I got 53rd position, which is very A band-ish. A1 takes up the first 40 seats, so that means I successfully shamed the asses of most A2, A3 people. (See picture below) And I managed top 80!!! This is like the best year even better than 1A1. Never got such a position before.
Sorry, a little bit high now, would have been higher if not for the bad news. OUCH! Wait, actually it looks so DAMN SWEET :D You are happy at the expense of others.
65.9%, and that's pretty good considering how close it was to last years marks(Sec 2 to 3 is a jump). And sec 3 is where many people fail a lot.
Sadly, I'm only second in class (Dammit!!!!). Lost to Chester I guess I could have done better if not for what is know as The Chemistry Mistake(TCM). Anyway, never mind. It didn't have a catastrophic effect. And I'm happy :D
To beat the complacency which is likely to be present for semester 2, I have decided to work even harder.
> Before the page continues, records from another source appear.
**config.mk**
```make
export PLATFORM = sky130hd
export DESIGN_NAME = axi_lite_arbiter
export DESIGN_NICKNAME = d
export VERILOG_FILES = /design/src/mem_pkg.sv /design/src/axi_lite_arbiter.sv
export SDC_FILE = /design/constraint.sdc
export NUM_CORES = 1
export LEC_CHECK = 0
export BUFFER_PORTS_ARGS = -buffer_cell sky130_fd_sc_hd__buf_2
export CORE_AREA = 8 8 201 203
export DETAILED_ROUTE_END_ITERATION = 12
export DIE_AREA = 0 0 209 211
export PLACE_DENSITY = 0.36
export REMOVE_ABC_BUFFERS = 1
export SYNTH_ARGS = -nofsm -noshare
export SYNTH_HDL_FRONTEND = slang
export SYNTH_SLANG_ARGS = --single-unit
```
**constraint.sdc**
```tcl
create_clock -name clk -period 1.75 [get_ports clk]
set_clock_uncertainty 0.15 [all_clocks]
set_input_delay 0.35 -clock clk [delete_from_list [all_inputs] [get_ports clk]]
set_output_delay 0.35 -clock clk [all_outputs]
set_load 0.02 [all_outputs]
```
**src/mem_pkg.sv**
```systemverilog
package mem_pkg;

	// bus widths for both master ports and the slave
	localparam int ADDR_W = 32;
	localparam int DATA_W = 64;

	// one strobe per byte lane
	localparam int STRB_W = DATA_W / 8;

	// low address bits that select a byte inside a doubleword
	localparam int BYTE_OFFS_W = $clog2(STRB_W);

	// on-chip memory window
	// first mapped byte
	localparam logic [ADDR_W-1:0] MEM_BASE = 32'h8000_0000;

	// doublewords in the array
	localparam int MEM_WORDS = 512;

	// word index width into the array
	localparam int IDX_W = $clog2(MEM_WORDS);

	// window size in bytes (4 KiB)
	localparam logic [ADDR_W-1:0] MEM_BYTES = ADDR_W'(MEM_WORDS * STRB_W);

	// axi response codes
	localparam logic [1:0] RESP_OKAY = 2'b00;
	// nothing mapped at this address
	localparam logic [1:0] RESP_DECERR = 2'b11;

	// slave channel machines only have two states
	// waiting for a request
	localparam logic ST_IDLE = 1'b0;
	// response valid, waiting for ready
	localparam logic ST_RESP = 1'b1;

	// one stored doubleword
	// whole view on the read path
	// lane view for strobed byte merges
	typedef union packed {
		logic [DATA_W-1:0]      word;
		logic [STRB_W-1:0][7:0] lane;
	} dword_t;

endpackage

```
**src/axi_lite_arbiter.sv**
```systemverilog
module axi_lite_arbiter (
	input  logic                       clk,
	input  logic                       rst,

	// instruction fetch master, read only
	input  logic                       if_arvalid,
	input  logic [mem_pkg::ADDR_W-1:0] if_araddr,
	output logic                       if_arready,
	output logic                       if_rvalid,
	output logic [mem_pkg::DATA_W-1:0] if_rdata,
	output logic [1:0]                 if_rresp,
	input  logic                       if_rready,

	// load-store master, read channels
	input  logic                       ls_arvalid,
	input  logic [mem_pkg::ADDR_W-1:0] ls_araddr,
	output logic                       ls_arready,
	output logic                       ls_rvalid,
	output logic [mem_pkg::DATA_W-1:0] ls_rdata,
	output logic [1:0]                 ls_rresp,
	input  logic                       ls_rready,

	// load-store master, write channels
	input  logic                       ls_awvalid,
	input  logic [mem_pkg::ADDR_W-1:0] ls_awaddr,
	output logic                       ls_awready,
	input  logic                       ls_wvalid,
	input  logic [mem_pkg::DATA_W-1:0] ls_wdata,
	input  logic [mem_pkg::STRB_W-1:0] ls_wstrb,
	output logic                       ls_wready,
	output logic                       ls_bvalid,
	output logic [1:0]                 ls_bresp,
	input  logic                       ls_bready,

	// toward the memory slave
	output logic                       s_arvalid,
	output logic [mem_pkg::ADDR_W-1:0] s_araddr,
	input  logic                       s_arready,
	input  logic                       s_rvalid,
	input  logic [mem_pkg::DATA_W-1:0] s_rdata,
	input  logic [1:0]                 s_rresp,
	output logic                       s_rready,
	output logic                       s_awvalid,
	output logic [mem_pkg::ADDR_W-1:0] s_awaddr,
	input  logic                       s_awready,
	output logic                       s_wvalid,
	output logic [mem_pkg::DATA_W-1:0] s_wdata,
	output logic [mem_pkg::STRB_W-1:0] s_wstrb,
	input  logic                       s_wready,
	input  logic                       s_bvalid,
	input  logic [1:0]                 s_bresp,
	output logic                       s_bready
);

	// round-robin state, set when load-store won the last grant
	logic rr_last_ls;
	// read path locked from AR transfer to R transfer
	logic rd_busy;
	// who owns the read in flight
	logic rd_owner_ls;

	// combinational pick among the requesters
	logic sel_ls;
	logic grant_if;
	logic grant_ls;
	logic ar_fire;
	logic r_fire;

	// load-store wins if it asks alone
	// or if both ask and fetch went last
	assign sel_ls = ls_arvalid && (!if_arvalid || !rr_last_ls);

	// nothing new goes out while a read is owned
	assign grant_ls = !rd_busy && sel_ls;
	assign grant_if = !rd_busy && if_arvalid && !sel_ls;

	// AR forward
	assign s_arvalid = grant_if || grant_ls;
	assign s_araddr  = sel_ls ? ls_araddr : if_araddr;

	// only the granted master sees arready
	assign if_arready = grant_if && s_arready;
	assign ls_arready = grant_ls && s_arready;

	assign ar_fire = s_arvalid && s_arready;

	// R return, valid steered to the owner only
	assign if_rvalid = s_rvalid && rd_busy && !rd_owner_ls;
	assign ls_rvalid = s_rvalid && rd_busy && rd_owner_ls;

	// payload can go to both, valid decides who takes it
	assign if_rdata = s_rdata;
	assign if_rresp = s_rresp;
	assign ls_rdata = s_rdata;
	assign ls_rresp = s_rresp;

	// ready taken from the owner
	assign s_rready = rd_busy && (rd_owner_ls ? ls_rready : if_rready);

	assign r_fire = s_rvalid && s_rready;

	// owner tracking and round-robin update
	always_ff @(posedge clk) begin
		if (rst) begin
			// fetch counts as last winner, load-store goes first
			rr_last_ls  <= 1'b0;
			rd_busy     <= 1'b0;
			rd_owner_ls <= 1'b0;
		end else begin
			if (ar_fire) begin
				rd_busy     <= 1'b1;
				rd_owner_ls <= sel_ls;
				rr_last_ls  <= sel_ls;
			end else if (r_fire) begin
				// slave is idle again next cycle, so is the lock
				rd_busy <= 1'b0;
			end
		end
	end

	// write path
	// only load-store writes, so no arbitration and no added cycle
	assign s_awvalid  = ls_awvalid;
	assign s_awaddr   = ls_awaddr;
	assign ls_awready = s_awready;

	assign s_wvalid  = ls_wvalid;
	assign s_wdata   = ls_wdata;
	assign s_wstrb   = ls_wstrb;
	assign ls_wready = s_wready;

	assign ls_bvalid = s_bvalid;
	assign ls_bresp  = s_bresp;
	assign s_bready  = ls_bready;

endmodule

```
==> metrics <==
layout cells sized above 1=91.7%; Placement Setup Slack=-194 ps; CP max stage delay=340 ps; FF+latch count, synth=2; slowest CP cell=mux2_2; FP Rows=71; hold_buf cts=0; grt peak-use layer=met2; Worst Hold Endpoint=rd_owner_ls; RSZ-0062 raised after global routing=yes; cell at the root of the clock tree=clkbuf_16; M1 GR Usage=7.61%; startpoint types=flop; Yosys cell types=18; core outline area=37100 um2; crit path max fanout=14; design area=2060 um2; crit share post-route=112%; Worst Hold Class=input port to flop; Hold Fails Final Rpt=0; Post-Syn Instances=298; post-placement cell area=1830 um2; clk_lat worst skew=220 ps; required time worst endpoint=1250 ps; Mapped Avg Cell Area=8.36 um2; Seq/Total Area, Yosys=1.61%; outcome=complete, but fails checks; pwr dens=452 nW/um2; vias=1733; critical path depth in cells=4; TritonCTS clock tree=built; Total Power=0.000933 W; Max-slew headroom=85.7%; synthesis warning total=0; CP Class=flop to output pin; FF-to-FF path depth=4; CP Cell Sequence=a21boi_4 > buf_12 > mux2_2 > buf_2; Tightest Pin Transition=213 ps; post-CTS setup buffer count=0; violated checks=setup timing; GRT Total Usage=23.0%; H-tree depth=1; detailed placement HPWL=52100 um; Port Buffers=109; fmax=509 MHz; initial antenna violation count=0; drt wl/cell=83.3 um; Top Ports=532; crit path DAT=1460 ps; final worst path period need=1960 ps; Initial Util=6.71%; most frequent cells in the layout=buf_2, mux2_4, buf_6, buf_4, mux2_2; GR Layer Usage met3=31.3%; r2r setup slk=610 ps; VDD IR-drop max=0.000516 V; clock slew at reported path FFs=30 ps; CTS sink count=2; Pre-Repair DR Iteration Count=4; MaxCap Viol Count=0; hold path cells=2; Worst setup EP type=output pin; Syn-to-layout area delta=-17.2%; Die Ht=211 um; R2R Path Start=rd_owner_ls; grt ovf=0; WP buf/inv=2; Inserted Clock Buffers=3; iteration-0 DRC count of the detailed router=132; DRC Markers=0; setup slack after layout=-214 ps; Top delay family on crit path=buffers and inverters; GR Layer Usage met2=46.2%; most common cell after layout, fill and taps aside=buf_2; Final ANT Viol Nets=0; GPL Wtd Cong=0.943; endpoints failing setup=33; Max clock buf depth=2; leakage power=0.875 nW; Die W=209 um; vias per cell=2.70; number of global-route vias before repair=1516; Layout fillers=4403; Post-Syn Area=2490 um2; global-route wire length before repair=57200 um; Slew Viols, Final=0; Critical R2R Capture=rd_busy; final net count=421; final wirelength=53500 um; Worst Hold Launch=rst; Die ar.=44100 um2; antenna cells=0; largest net degree at the start of global routing=17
Thats the only way I can think of. Cannot drop standard, don't know how to maintain, then just got to try to improve and keep going faster and faster.
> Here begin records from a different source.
==> src/design/rvPkg.sv <==
`default_nettype none

package rvPkg;

	// rv32i major opcodes
	typedef enum logic [6:0] {
		opLoad   = 7'b0000011,
		opStore  = 7'b0100011,
		opOpImm  = 7'b0010011,
		opOp     = 7'b0110011,
		opLui    = 7'b0110111,
		opAuipc  = 7'b0010111,
		opJal    = 7'b1101111,
		opJalr   = 7'b1100111,
		opBranch = 7'b1100011,
		opSystem = 7'b1110011
	} opcodeE;

	typedef enum logic [3:0] {
		aluAdd,
		aluSub,
		aluSll,
		aluSlt,
		aluSltu,
		aluXor,
		aluSrl,
		aluSra,
		aluOr,
		aluAnd,
		aluPassB // lui
	} aluOpE;

	typedef enum logic [1:0] {wbAlu, wbMem, wbPcPlus4, wbPcImm} wbSelE;

	// same codes the memory side expects: 0 1 3
	typedef enum logic [1:0] {lenByte = 2'd0, lenHalf = 2'd1, lenWord = 2'd3} accessLenE;

	typedef enum logic [1:0] {pcSeq, pcBranch, pcJalr} pcSelE;

	// what the decoder knows about control flow
	typedef enum logic [1:0] {kindSeq, kindBranch, kindJal, kindJalr} pcKindE;

	parameter logic [31:0] defaultResetVector = 32'h8000_0000;

endpackage

`default_nettype wire

==> src/design/alu.sv <==
`timescale 1ns/1ps
`default_nettype none

module alu import rvPkg::*; (
	input  wire logic [31:0] srcA,
	input  wire logic [31:0] srcB,
	input  wire aluOpE       aluOp,
	input  wire logic [2:0]  funct3,
	output logic      [31:0] result,
	output logic             branchTaken
);

	logic [4:0] shamt;
	logic       lessS;
	logic       lessU;
	logic       equal;

	assign shamt = srcB[4:0];
	assign lessS = $signed(srcA) < $signed(srcB);
	assign lessU = srcA < srcB;
	assign equal = srcA == srcB;

	always_comb begin
		case (aluOp)
			aluAdd:   result = srcA + srcB;
			aluSub:   result = srcA - srcB;
			aluSll:   result = srcA << shamt;
			aluSlt:   result = {31'b0, lessS};
			aluSltu:  result = {31'b0, lessU};
			aluXor:   result = srcA ^ srcB;
			aluSrl:   result = srcA >> shamt;
			aluSra:   result = $unsigned($signed(srcA) >>> shamt);
			aluOr:    result = srcA | srcB;
			aluAnd:   result = srcA & srcB;
			aluPassB: result = srcB;
			default:  result = '0;
		endcase
	end

	// only looked at by pcUnit on branch kinds
	always_comb begin
		case (funct3)
			3'b000:  branchTaken = equal;  // beq
			3'b001:  branchTaken = !equal; // bne
			3'b100:  branchTaken = lessS;
			3'b101:  branchTaken = !lessS;
			3'b110:  branchTaken = lessU;
			3'b111:  branchTaken = !lessU;
			default: branchTaken = 1'b0;
		endcase
	end

endmodule

`default_nettype wire

==> src/design/cpuTop.sv <==
`timescale 1ns/1ps
`default_nettype none

module cpuTop import rvPkg::*; #(
	parameter logic [31:0] resetVector = defaultResetVector
) (
	input  wire logic        clk,
	input  wire logic        rstN,
	input  wire logic [31:0] inst,
	input  wire logic [31:0] readData,
	output logic      [31:0] pc,
	output logic      [31:0] dataAddr,
	output logic      [31:0] storeData,
	output accessLenE        dataLen,
	output logic             memWrite,
	output logic             memRead,
	output logic             halt
);

	aluOpE       aluOp;
	logic        aluSrcImm;
	logic        regWrite;
	wbSelE       wbSel;
	pcKindE      pcKind;
	logic        decMemWrite;
	logic        dataSigned;
	logic [31:0] imm;
	logic        isEbreak;
	logic [31:0] rs1Data;
	logic [31:0] rs2Data;
	logic [31:0] srcB;
	logic [31:0] aluResult;
	logic        branchTaken;
	logic [31:0] pcPlus4;
	logic [31:0] pcPlusImm;
	logic [31:0] loadData;
	logic [31:0] writeData;

	assign srcB      = aluSrcImm ? imm : rs2Data;
	assign dataAddr  = aluResult;
	assign storeData = rs2Data;
	assign memWrite  = decMemWrite & ~halt; // no stores once halted

	// low lanes only, no misaligned support
	always_comb begin
		case (dataLen)
			lenByte: loadData = {{24{dataSigned & readData[7]}}, readData[7:0]};
			lenHalf: loadData = {{16{dataSigned & readData[15]}}, readData[15:0]};
			default: loadData = readData;
		endcase
	end

	always_comb begin
		case (wbSel)
			wbMem:     writeData = loadData;
			wbPcPlus4: writeData = pcPlus4;   // link
			wbPcImm:   writeData = pcPlusImm; // auipc
			default:   writeData = aluResult;
		endcase
	end

	pcUnit #(.resetVector(resetVector)) i_pcUnit (
		.clk        (clk),
		.rstN       (rstN),
		.pcKind     (pcKind),
		.branchTaken(branchTaken),
		.imm        (imm),
		.jalrTarget (aluResult),
		.isEbreak   (isEbreak),
		.pc         (pc),
		.pcPlus4    (pcPlus4),
		.pcPlusImm  (pcPlusImm),
		.halt       (halt)
	);

	decoder i_decoder (
		.inst      (inst),
		.aluOp     (aluOp),
		.aluSrcImm (aluSrcImm),
		.regWrite  (regWrite),
		.wbSel     (wbSel),
		.pcKind    (pcKind),
		.memWrite  (decMemWrite),
		.memRead   (memRead),
		.dataLen   (dataLen),
		.dataSigned(dataSigned),
		.imm       (imm),
		.isEbreak  (isEbreak)
	);

	regFile i_regFile (
		.clk      (clk),
		.rstN     (rstN),
		.rs1      (inst[19:15]),
		.rs2      (inst[24:20]),
		.rd       (inst[11:7]),
		.writeData(writeData),
		.writeEn  (regWrite & ~halt),
		.rs1Data  (rs1Data),
		.rs2Data  (rs2Data)
	);

	alu i_alu (
		.srcA       (rs1Data),
		.srcB       (srcB),
		.aluOp      (aluOp),
		.funct3     (inst[14:12]),
		.result     (aluResult),
		.branchTaken(branchTaken)
	);

endmodule

`default_nettype wire

==> src/design/decoder.sv <==
`timescale 1ns/1ps
`default_nettype none

module decoder import rvPkg::*; (
	input  wire logic [31:0] inst,
	output aluOpE            aluOp,
	output logic             aluSrcImm,
	output logic             regWrite,
	output wbSelE            wbSel,
	output pcKindE           pcKind,
	output logic             memWrite,
	output logic             memRead,
	output accessLenE        dataLen,
	output logic             dataSigned,
	output logic      [31:0] imm,
	output logic             isEbreak
);

	opcodeE      opcode;
	logic [2:0]  funct3;
	logic [6:0]  funct7;
	logic [31:0] immI;
	logic [31:0] immS;
	logic [31:0] immB;
	logic [31:0] immU;
	logic [31:0] immJ;

	// alt selects sub / sra
	function automatic aluOpE aluFromFunct3(input logic [2:0] f3, input logic alt);
		case (f3)
			3'b000:  return alt ? aluSub : aluAdd;
			3'b001:  return aluSll;
			3'b010:  return aluSlt;
			3'b011:  return aluSltu;
			3'b100:  return aluXor;
			3'b101:  return alt ? aluSra : aluSrl;
			3'b110:  return aluOr;
			default: return aluAnd;
		endcase
	endfunction

	function automatic accessLenE lenFromFunct3(input logic [1:0] f);
		case (f)
			2'b00:   return lenByte;
			2'b01:   return lenHalf;
			default: return lenWord;
		endcase
	endfunction

	assign opcode = opcodeE'(inst[6:0]);
	assign funct3 = inst[14:12];
	assign funct7 = inst[31:25];

	assign immI = {{20{inst[31]}}, inst[31:20]};
	assign immS = {{20{inst[31]}}, inst[31:25], inst[11:7]};
	assign immB = {{19{inst[31]}}, inst[31], inst[7], inst[30:25], inst[11:8], 1'b0};
	assign immU = {inst[31:12], 12'b0};
	assign immJ = {{11{inst[31]}}, inst[31], inst[19:12], inst[20], inst[30:21], 1'b0};

	assign isEbreak = (inst == 32'h0010_0073);

	always_comb begin
		// nop unless the opcode says otherwise
		aluOp      = aluAdd;
		aluSrcImm  = 1'b0;
		regWrite   = 1'b0;
		wbSel      = wbAlu;
		pcKind     = kindSeq;
		memWrite   = 1'b0;
		memRead    = 1'b0;
		dataLen    = lenWord;
		dataSigned = 1'b0;
		imm        = immI;
		case (opcode)
			opLoad: begin
				aluSrcImm  = 1'b1;
				regWrite   = 1'b1;
				wbSel      = wbMem;
				memRead    = 1'b1;
				dataLen    = lenFromFunct3(funct3[1:0]);
				dataSigned = ~funct3[2]; // lbu/lhu have bit 2 set
			end
			opStore: begin
				aluSrcImm = 1'b1;
				memWrite  = 1'b1;
				dataLen   = lenFromFunct3(funct3[1:0]);
				imm       = immS;
			end
			opOpImm: begin
				// only srai looks at funct7
				aluOp     = aluFromFunct3(funct3, funct3 == 3'b101 && funct7[5]);
				aluSrcImm = 1'b1;
				regWrite  = 1'b1;
			end
			opOp: begin
				aluOp    = aluFromFunct3(funct3, funct7[5]);
				regWrite = 1'b1;
			end
			opLui: begin
				aluOp     = aluPassB;
				aluSrcImm = 1'b1;
				regWrite  = 1'b1;
				imm       = immU;
			end
			opAuipc: begin
				regWrite = 1'b1;
				wbSel    = wbPcImm;
				imm      = immU;
			end
			opJal: begin
				regWrite = 1'b1;
				wbSel    = wbPcPlus4;
				pcKind   = kindJal;
				imm      = immJ;
			end
			opJalr: begin
				aluSrcImm = 1'b1; // target = rs1 + imm
				regWrite  = 1'b1;
				wbSel     = wbPcPlus4;
				pcKind    = kindJalr;
			end
			opBranch: begin
				pcKind = kindBranch; // alu compares rs1 and rs2
				imm    = immB;
			end
			opSystem: begin
				// ebreak is flagged above
			end
			default: begin
			end
		endcase
	end

	// lb lh lw lbu lhu sb sh sw are the only widths rv32i has
	always_comb begin
		lenLegal: assert #0 (!(memRead || memWrite) || funct3 inside {3'b000, 3'b001, 3'b010}
			|| (memRead && funct3 inside {3'b100, 3'b101}))
			else $error("illegal access width, funct3 %b", funct3);
	end

endmodule

`default_nettype wire

==> src/design/pcUnit.sv <==
`timescale 1ns/1ps
`default_nettype none

module pcUnit import rvPkg::*; #(
	parameter logic [31:0] resetVector = defaultResetVector
) (
	input  wire logic        clk,
	input  wire logic        rstN,
	input  wire pcKindE      pcKind,
	input  wire logic        branchTaken,
	input  wire logic [31:0] imm,
	input  wire logic [31:0] jalrTarget,
	input  wire logic        isEbreak,
	output logic      [31:0] pc,
	output logic      [31:0] pcPlus4,
	output logic      [31:0] pcPlusImm,
	output logic             halt
);

	pcSelE       pcSel;
	logic [31:0] nextPc;

	assign pcPlus4   = pc + 32'd4;
	assign pcPlusImm = pc + imm; // branch and jal target, also auipc

	always_comb begin
		pcSel = pcSeq;
		if (pcKind == kindJal || (pcKind == kindBranch && branchTaken))
			pcSel = pcBranch;
		else if (pcKind == kindJalr)
			pcSel = pcJalr;
	end

	always_comb begin
		case (pcSel)
			pcBranch: nextPc = pcPlusImm;
			pcJalr:   nextPc = {jalrTarget[31:1], 1'b0};
			default:  nextPc = pcPlus4;
		endcase
	end

	always_ff @(posedge clk or negedge rstN) begin
		if (!rstN) begin
			pc   <= resetVector;
			halt <= 1'b0;
		end else begin
			if (isEbreak)
				halt <= 1'b1; // sticky until reset
			if (!halt && !isEbreak)
				pc <= nextPc;
		end
	end

	// jalr targets with bit 1 set would break this
	pcAligned: assert property (@(posedge clk) disable iff (!rstN) pc[1:0] == 2'b00)
		else $error("pc misaligned: %h", pc);

endmodule

`default_nettype wire

==> src/design/regFile.sv <==
`timescale 1ns/1ps
`default_nettype none

module regFile (
	input  wire logic        clk,
	input  wire logic        rstN,
	input  wire logic [4:0]  rs1,
	input  wire logic [4:0]  rs2,
	input  wire logic [4:0]  rd,
	input  wire logic [31:0] writeData,
	input  wire logic        writeEn,
	output logic      [31:0] rs1Data,
	output logic      [31:0] rs2Data
);

	logic [31:0] regs [32];

	always_ff @(posedge clk or negedge rstN) begin
		if (!rstN) begin
			for (int i = 0; i < 32; i++)
				regs[i] <= '0;
		end else if (writeEn && rd != 5'd0) begin
			regs[rd] <= writeData; // x0 never written
		end
	end

	assign rs1Data = regs[rs1];
	assign rs2Data = regs[rs2];

	// x0 stays zero only because no write ever lands there
	x0Zero: assert property (@(posedge clk) disable iff (!rstN)
		(rs1 == 5'd0) |-> (rs1Data == '0))
		else $error("x0 read back nonzero");

endmodule

`default_nettype wire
The bad news. I never knew my father was more discouraging than my mum. Mum says okay good attitude keep it up, then she shuts up. Dad says " based on your PSLE you should be 20 not 53" I'm like WHAT THE HELL. I almost died and he still isn't satisfied. All I need was something positive from him and he had to give something negative.
And I prefer to be automatic and don't want people telling me to work harder, because I know I have to. Then he had to say it for me. Damn. This makes it harder to study, because you just lose the self-inspired motivation. It's like you're not the one making yourself work, but someone else. And thats stupid.